§ **How to complete this task**
Return exactly the span of lines in the following data that opens with the line containing "## metal layers" and closes with the line containing "## what timing repair did". Include nothing else.

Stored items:
=======

$ cat config.mk
export PLATFORM = sky130hd
export DESIGN_NAME = pipeline_ctrl
export DESIGN_NICKNAME = d
export VERILOG_FILES = /design/src/rtl/pipeline_ctrl_pkg.sv /design/src/rtl/pipeline_ctrl_hazard_detect.sv /design/src/rtl/pipeline_ctrl.sv
export SDC_FILE = /design/constraint.sdc
export NUM_CORES = 1
export LEC_CHECK = 0
export CAP_MARGIN = 40
export CORE_UTILIZATION = 30
export DETAILED_ROUTE_END_ITERATION = 10
export SYNTH_ARGS = -nofsm -noshare
export SYNTH_HDL_FRONTEND = slang
export SYNTH_HIERARCHICAL = 1
export SYNTH_SLANG_ARGS = --single-unit
$ cat constraint.sdc
create_clock -name clk -period 3.4 [get_ports clk]
set_input_delay 0.34 -clock clk [delete_from_list [all_inputs] [get_ports clk]]
set_output_delay 0.34 -clock clk [all_outputs]
set_load 0.02 [all_outputs]
$ cat src/rtl/pipeline_ctrl_pkg.sv
// Shared encodings for the pipeline controller: FSM states, stall bit positions,
// forwarding source codes, and the per-operand forwarding selector.
package pipeline_ctrl_pkg;

  localparam logic [0:0] ST_RUN      = 1'b0;
  localparam logic [0:0] ST_MEM_WAIT = 1'b1;

  // Stall vector bit positions; bit 5 is WB and is never held by this controller.
  localparam int STALL_PC  = 0;
  localparam int STALL_IF  = 1;
  localparam int STALL_ID  = 2;
  localparam int STALL_EX  = 3;
  localparam int STALL_MEM = 4;

  localparam logic [5:0] STALL_NONE  = 6'b000000;
  localparam logic [5:0] STALL_FETCH = 6'((1 << STALL_PC) | (1 << STALL_IF));
  localparam logic [5:0] STALL_LOAD  = 6'((1 << STALL_PC) | (1 << STALL_IF) | (1 << STALL_ID));
  localparam logic [5:0] STALL_DMEM  = 6'((1 << STALL_PC) | (1 << STALL_IF) | (1 << STALL_ID)
                                          | (1 << STALL_EX) | (1 << STALL_MEM));

  localparam logic [1:0] FWD_RF  = 2'b00;
  localparam logic [1:0] FWD_EX  = 2'b01;
  localparam logic [1:0] FWD_MEM = 2'b10;

  typedef struct packed {
    logic       en;
    logic [4:0] addr;
  } wb_intent_t;

  // A load in EX has no result yet, so it can only be served from MEM or stall.
  function automatic logic [1:0] fwd_select(
    input logic       rd_en,
    input logic [4:0] rd_addr,
    input wb_intent_t ex_wb,
    input logic       ex_load,
    input wb_intent_t mem_wb
  );
    logic [1:0] sel;
    sel = FWD_RF;
    if (rd_en && rd_addr != 5'd0) begin
      if (ex_wb.en && !ex_load && ex_wb.addr == rd_addr)
        sel = FWD_EX;
      else if (mem_wb.en && mem_wb.addr == rd_addr)
        sel = FWD_MEM;
    end
    return sel;
  endfunction

endpackage

$ cat src/rtl/pipeline_ctrl_hazard_detect.sv
// Combinational operand forwarding and load-use hazard detection for the ID stage.
module hazard_detect
  import pipeline_ctrl_pkg::*;
(
  input  logic       id_read_en_1,
  input  logic       id_read_en_2,
  input  logic [4:0] id_read_addr_1,
  input  logic [4:0] id_read_addr_2,
  input  logic       ex_write_en,
  input  logic       ex_load_flag,
  input  logic [4:0] ex_write_addr,
  input  logic       mem_write_en,
  input  logic [4:0] mem_write_addr,
  output logic [1:0] fwd_sel_1,
  output logic [1:0] fwd_sel_2,
  output logic       load_use
);

  wb_intent_t ex_wb;
  wb_intent_t mem_wb;
  logic       load_hit_1;
  logic       load_hit_2;

  assign ex_wb  = '{en: ex_write_en, addr: ex_write_addr};
  assign mem_wb = '{en: mem_write_en, addr: mem_write_addr};

  assign fwd_sel_1 = fwd_select(id_read_en_1, id_read_addr_1, ex_wb, ex_load_flag, mem_wb);
  assign fwd_sel_2 = fwd_select(id_read_en_2, id_read_addr_2, ex_wb, ex_load_flag, mem_wb);

  assign load_hit_1 = id_read_en_1 && (id_read_addr_1 == ex_write_addr);
  assign load_hit_2 = id_read_en_2 && (id_read_addr_2 == ex_write_addr);
  assign load_use   = ex_write_en && ex_load_flag && (ex_write_addr != 5'd0)
                      && (load_hit_1 || load_hit_2);

endmodule

$ cat src/rtl/pipeline_ctrl.sv
// Pipeline stall/bubble controller with data-memory timeout and stall cycle counter.
//   state       | meaning
//   ST_RUN      | no outstanding data-memory wait; wait counter held at 0
//   ST_MEM_WAIT | data memory stalled; counting toward MEM_TIMEOUT
module pipeline_ctrl
  import pipeline_ctrl_pkg::*;
#(
  parameter int MEM_TIMEOUT = 255
) (
  input  logic        clk,
  input  logic        rst,
  input  logic        id_read_en_1,
  input  logic        id_read_en_2,
  input  logic [4:0]  id_read_addr_1,
  input  logic [4:0]  id_read_addr_2,
  input  logic        ex_write_en,
  input  logic        ex_load_flag,
  input  logic [4:0]  ex_write_addr,
  input  logic        mem_write_en,
  input  logic [4:0]  mem_write_addr,
  input  logic        mem_req,
  input  logic        mem_ready,
  input  logic        rom_req,
  input  logic        rom_ready,
  input  logic        stall_cnt_clr,
  output logic [5:0]  stall,
  output logic        id_bubble,
  output logic        ex_bubble,
  output logic [1:0]  fwd_sel_1,
  output logic [1:0]  fwd_sel_2,
  output logic        bus_error,
  output logic [15:0] stall_count
);

  localparam int CNT_W = ($clog2(MEM_TIMEOUT) > 8) ? $clog2(MEM_TIMEOUT) : 8;
  // Terminal count is one below the timeout: the entry cycle already counts as a wait.
  localparam logic [CNT_W-1:0] TIMEOUT_TC = CNT_W'(MEM_TIMEOUT - 1);

  logic             load_use;
  logic             mem_wait;
  logic             fetch_wait;
  logic [0:0]       state;
  logic [CNT_W-1:0] wait_cnt;

  hazard_detect u_hazard_detect (
    .id_read_en_1   (id_read_en_1),
    .id_read_en_2   (id_read_en_2),
    .id_read_addr_1 (id_read_addr_1),
    .id_read_addr_2 (id_read_addr_2),
    .ex_write_en    (ex_write_en),
    .ex_load_flag   (ex_load_flag),
    .ex_write_addr  (ex_write_addr),
    .mem_write_en   (mem_write_en),
    .mem_write_addr (mem_write_addr),
    .fwd_sel_1      (fwd_sel_1),
    .fwd_sel_2      (fwd_sel_2),
    .load_use       (load_use)
  );

  assign mem_wait   = mem_req && !mem_ready;
  assign fetch_wait = rom_req && !rom_ready;

  always_comb begin
    stall     = STALL_NONE;
    id_bubble = 1'b0;
    ex_bubble = 1'b0;
    if (mem_wait) begin
      stall = STALL_DMEM;
    end else if (load_use) begin
      stall     = STALL_LOAD;
      ex_bubble = 1'b1;
    end else if (fetch_wait) begin
      stall     = STALL_FETCH;
      id_bubble = 1'b1;
    end
  end

  always_ff @(posedge clk) begin
    if (rst) begin
      state     <= ST_RUN;
      wait_cnt  <= '0;
      bus_error <= 1'b0;
    end else if (state == ST_RUN) begin
      wait_cnt  <= '0;
      bus_error <= 1'b0;
      if (mem_wait)
        state <= ST_MEM_WAIT;
    end else begin
      if (!mem_wait) begin
        state     <= ST_RUN;
        wait_cnt  <= '0;
        bus_error <= 1'b0;
      end else if (wait_cnt == TIMEOUT_TC) begin
        wait_cnt  <= '0;
        bus_error <= 1'b1;
      end else begin
        wait_cnt  <= wait_cnt + 1'b1;
        bus_error <= 1'b0;
      end
    end
  end

  always_ff @(posedge clk) begin
    if (rst)
      stall_count <= 16'h0000;
    else if (stall_cnt_clr)
      stall_count <= 16'h0000;
    else if (stall[STALL_PC] && stall_count != 16'hFFFF)
      stall_count <= stall_count + 16'h0001;
  end

endmodule
==> metrics.txt <==
mux share of post-synthesis cell area=0.00596; Max H-tree Level=1; Die Footprint=~5900 um^2; Max FO, Critical Path=6; Syn-to-layout area delta=41.2%; clk sinks=26; Post-Synth XOR/XNOR Area=0.136; Final Routed Wirelength=4.14 mm; Core ar.=5240 um^2; most frequent cell after synthesis=dfxtp_1; Mapped Area=between 1500 and 2000 um^2; total number of vias=1594; area of the multi-input gates=1100 um^2; final hold violation count=0; fin nets=287; Peak VDD IR=approximately 240 uV; Post-CTS Resized=0; RSZ-0062 raised after global routing=no; share of cells above drive strength 1=0.0996; Wirelength per Cell=12.9 um; Simple-Gate Fraction of Synth Area=0.329; share of the synthesized area in the top cell type=0.310; CP Capture Type=output port; Setup TNS=0 ns; largest net degree at the start of global routing=20; EDFF count, synth=0; Max-cap violations=0; Root Buffer=clkbuf_8; Post-CTS Setup Repair Bufs=0; Final GP Congestion=around 0.88; Worst setup SP type=input pin; dominant synthesized flop cell=dfxtp_1; antenna violations before repair=0; CTS Buffer Depth=2; Commonest cells post-synth=26 x dfxtp_1, 16 x xnor2_1, 14 x nor2_1; synthesized-area fraction occupied by adder cells=0.0224; hold buffer count at cts=0; IO Count=61; antenna cells=0; Post-DP HPWL=3.37 mm; DR iter-0 viols=58; Congestion Overflow GR=0; yosys warns=6; TritonCTS clock tree=built; final setup fails=0; WS Path Type=input pin to output port; Req. time, crit path=3.06 ns; final slew viol count=0; clk slew on worst S/H paths=0.09 ns; worst min-delay path class=register to register; vias in the first global route=1386; FP Rows=26; Final min period=between 2 and 3 ns; fraction of registers with async set/reset=0; Tot GR Track Use=0.143; Port Buf Inserts=59; post-route ant nets=0; synth unique cells=48; Max Fclk=335 MHz; final hold slack=0.475 ns; syn nets=around 230; Worst Tran Pin Value=0.821 ns; largest family of logic cells by synthesized area=simple AND/OR/NAND/NOR gates; crit path DAT=2.64 ns; starting density of the core=0.321; static leakage=0.748 nW; TritonRoute pass-1 iters=4; pwr dens=265 nW/um^2; first-pass GRT wire length=6.81 mm; Worst-Skew Late Latency=0.27 ns; total CTS buffers=3; worst slack at placement=0.402 ns; Die X=76.8 um; Synth Register Bits=26; Finished Layout Cells=321; DRC viols=0; Synth Area in Compound Gates=0.159; synth top area cells=dfxtp_1 31%, xnor2_1 8.3%, xor2_1 5.2%; Filler Cell Count=508; Register Area=520 um^2; die height=76.8 um; Final period util=0.877; outcome=finished, final reports clean; leading area contributor after synthesis=dfxtp_1; Rel. slew slack=0.449; Mapped Cells=194; Avg Inst Size Synth=8.66 um^2; Seq/Total Area, Yosys=0.310; clk_skew=roughly 0.0022 ns; Placed Cells incl. Taps=~320; worst setup margin=~0.42 ns; Final Power=roughly 0.63 mW; Vias/cell=around 5
[routing by layer]
layer / vias to the layer above / routed length (um) / GRT usage
met4: 0 / 45 / 0.0404
met1: 723 / 2030 / 0.197
met2: 33 / 1870 / 0.219
met3: 6 / 204 / 0.0333
li1: 832 / - / -
met5: - / 0 / 0
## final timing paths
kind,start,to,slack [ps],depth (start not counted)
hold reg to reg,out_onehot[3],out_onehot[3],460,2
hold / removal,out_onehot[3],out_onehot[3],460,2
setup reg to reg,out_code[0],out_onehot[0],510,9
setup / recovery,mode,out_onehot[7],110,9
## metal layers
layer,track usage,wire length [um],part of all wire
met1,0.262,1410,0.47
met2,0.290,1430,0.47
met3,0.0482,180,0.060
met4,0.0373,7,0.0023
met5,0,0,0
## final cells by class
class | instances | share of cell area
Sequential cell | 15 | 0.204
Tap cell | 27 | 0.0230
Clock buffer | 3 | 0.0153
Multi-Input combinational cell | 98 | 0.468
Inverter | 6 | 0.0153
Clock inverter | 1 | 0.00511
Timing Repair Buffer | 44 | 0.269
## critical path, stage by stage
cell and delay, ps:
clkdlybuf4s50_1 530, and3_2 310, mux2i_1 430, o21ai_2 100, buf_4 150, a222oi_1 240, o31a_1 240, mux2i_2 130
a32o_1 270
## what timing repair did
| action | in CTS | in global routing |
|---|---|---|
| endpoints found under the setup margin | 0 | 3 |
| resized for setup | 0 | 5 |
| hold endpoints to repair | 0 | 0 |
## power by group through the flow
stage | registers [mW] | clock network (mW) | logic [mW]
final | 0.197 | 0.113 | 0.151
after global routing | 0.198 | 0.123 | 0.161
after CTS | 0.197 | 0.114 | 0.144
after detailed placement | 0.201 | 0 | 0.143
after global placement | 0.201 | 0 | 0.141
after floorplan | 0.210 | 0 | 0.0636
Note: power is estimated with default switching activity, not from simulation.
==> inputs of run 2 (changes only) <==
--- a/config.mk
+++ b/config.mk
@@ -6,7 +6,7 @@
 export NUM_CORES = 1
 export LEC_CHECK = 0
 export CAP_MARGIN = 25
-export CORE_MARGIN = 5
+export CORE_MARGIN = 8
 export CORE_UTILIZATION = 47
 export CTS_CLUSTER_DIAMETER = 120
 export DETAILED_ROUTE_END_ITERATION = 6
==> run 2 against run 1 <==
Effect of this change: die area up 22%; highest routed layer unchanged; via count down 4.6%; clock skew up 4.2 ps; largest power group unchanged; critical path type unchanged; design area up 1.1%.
<file path="src/rtl/fetch_prefetch_queue.sv">
// Instruction fetch front end: owns the fetch PC, issues one outstanding
// request at a time to a variable-latency instruction memory, and buffers
// returned words in a small FIFO presented to IF/ID as {inst, pc+4}.
module fetch_prefetch_queue #(
  parameter int unsigned DEPTH    = 4,
  parameter logic [31:0] RESET_PC = 32'h0
) (
  input  logic                       clk_i,
  input  logic                       rst_i,
  input  logic                       redirect_i,
  input  logic [31:0]                redirect_pc_i,
  input  logic                       stall_i,
  output logic                       imem_req_o,
  output logic [31:0]                imem_addr_o,
  input  logic                       imem_ack_i,
  input  logic [31:0]                imem_rdata_i,
  output logic [31:0]                inst_o,
  output logic [31:0]                pc_adder_o,
  output logic                       valid_o,
  output logic [$clog2(DEPTH):0]     count_o
);

  localparam int unsigned PtrW = $clog2(DEPTH);
  localparam int unsigned CntW = PtrW + 1;

  typedef enum logic [1:0] {StIdle, StReq, StDrain} state_e;

  state_e            state_q, state_d;
  logic              req_q, req_d;
  logic [31:0]       addr_q, addr_d;
  logic [31:0]       fetch_pc_q, fetch_pc_d;
  logic [PtrW-1:0]   wr_ptr_q, wr_ptr_d;
  logic [PtrW-1:0]   rd_ptr_q, rd_ptr_d;
  logic [CntW-1:0]   count_q, count_d;

  logic [31:0]       inst_mem_q [DEPTH];
  logic [31:0]       pca_mem_q  [DEPTH];

  logic              push, pop, space;
  logic [CntW-1:0]   count_next;
  logic [31:0]       addr_inc;

  // Queue occupancy bookkeeping and head presentation.
  always_comb begin
    valid_o    = (count_q != '0) && !redirect_i;
    pop        = valid_o && !stall_i;
    push       = (state_q == StReq) && imem_ack_i && !redirect_i;
    count_next = count_q + CntW'(push) - CntW'(pop);
    space      = count_next < CntW'(DEPTH);
    addr_inc   = addr_q + 32'd4;
    inst_o     = valid_o ? inst_mem_q[rd_ptr_q] : 32'h0;
    pc_adder_o = valid_o ? pca_mem_q[rd_ptr_q] : 32'h0;
  end

  assign imem_req_o  = req_q;
  assign imem_addr_o = addr_q;
  assign count_o     = count_q;

  // Next-state logic for the request FSM, fetch PC and queue pointers.
  always_comb begin
    state_d    = state_q;
    req_d      = req_q;
    addr_d     = addr_q;
    fetch_pc_d = fetch_pc_q;
    wr_ptr_d   = wr_ptr_q + PtrW'(push);
    rd_ptr_d   = rd_ptr_q + PtrW'(pop);
    count_d    = count_next;

    if (redirect_i) begin
      wr_ptr_d   = '0;
      rd_ptr_d   = '0;
      count_d    = '0;
      fetch_pc_d = redirect_pc_i;
    end

    unique case (state_q)
      StIdle: begin
        // Only issue when a slot is reserved for the returning word.
        if (!redirect_i && space) begin
          state_d = StReq;
          req_d   = 1'b1;
          addr_d  = fetch_pc_q;
        end
      end
      StReq: begin
        if (redirect_i) begin
          if (imem_ack_i) begin
            state_d = StIdle;
            req_d   = 1'b0;
          end else begin
            // The memory still owes a response; keep asking until it arrives.
            state_d = StDrain;
          end
        end else if (imem_ack_i) begin
          fetch_pc_d = addr_inc;
          if (space) begin
            addr_d = addr_inc;
          end else begin
            state_d = StIdle;
            req_d   = 1'b0;
          end
        end
      end
      StDrain: begin
        if (imem_ack_i) begin
          state_d = StIdle;
          req_d   = 1'b0;
        end
      end
      default: begin
        state_d = StIdle;
        req_d   = 1'b0;
      end
    endcase
  end

  // Control state with asynchronous reset.
  always_ff @(posedge clk_i or posedge rst_i) begin
    if (rst_i) begin
      state_q    <= StIdle;
      req_q      <= 1'b0;
      addr_q     <= 32'h0;
      fetch_pc_q <= RESET_PC;
      wr_ptr_q   <= '0;
      rd_ptr_q   <= '0;
      count_q    <= '0;
    end else begin
      state_q    <= state_d;
      req_q      <= req_d;
      addr_q     <= addr_d;
      fetch_pc_q <= fetch_pc_d;
      wr_ptr_q   <= wr_ptr_d;
      rd_ptr_q   <= rd_ptr_d;
      count_q    <= count_d;
    end
  end

  // Queue storage; contents are qualified by count, so no reset is needed.
  always_ff @(posedge clk_i) begin
    if (push) begin
      inst_mem_q[wr_ptr_q] <= imem_rdata_i;
      pca_mem_q[wr_ptr_q]  <= addr_inc;
    end
  end

endmodule

</file>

=======

§ **Response to this task**
## metal layers
layer,track usage,wire length [um],part of all wire
met1,0.262,1410,0.47
met2,0.290,1430,0.47
met3,0.0482,180,0.060
met4,0.0373,7,0.0023
met5,0,0,0
## final cells by class
class | instances | share of cell area
Sequential cell | 15 | 0.204
Tap cell | 27 | 0.0230
Clock buffer | 3 | 0.0153
Multi-Input combinational cell | 98 | 0.468
Inverter | 6 | 0.0153
Clock inverter | 1 | 0.00511
Timing Repair Buffer | 44 | 0.269
## critical path, stage by stage
cell and delay, ps:
clkdlybuf4s50_1 530, and3_2 310, mux2i_1 430, o21ai_2 100, buf_4 150, a222oi_1 240, o31a_1 240, mux2i_2 130
a32o_1 270
## what timing repair did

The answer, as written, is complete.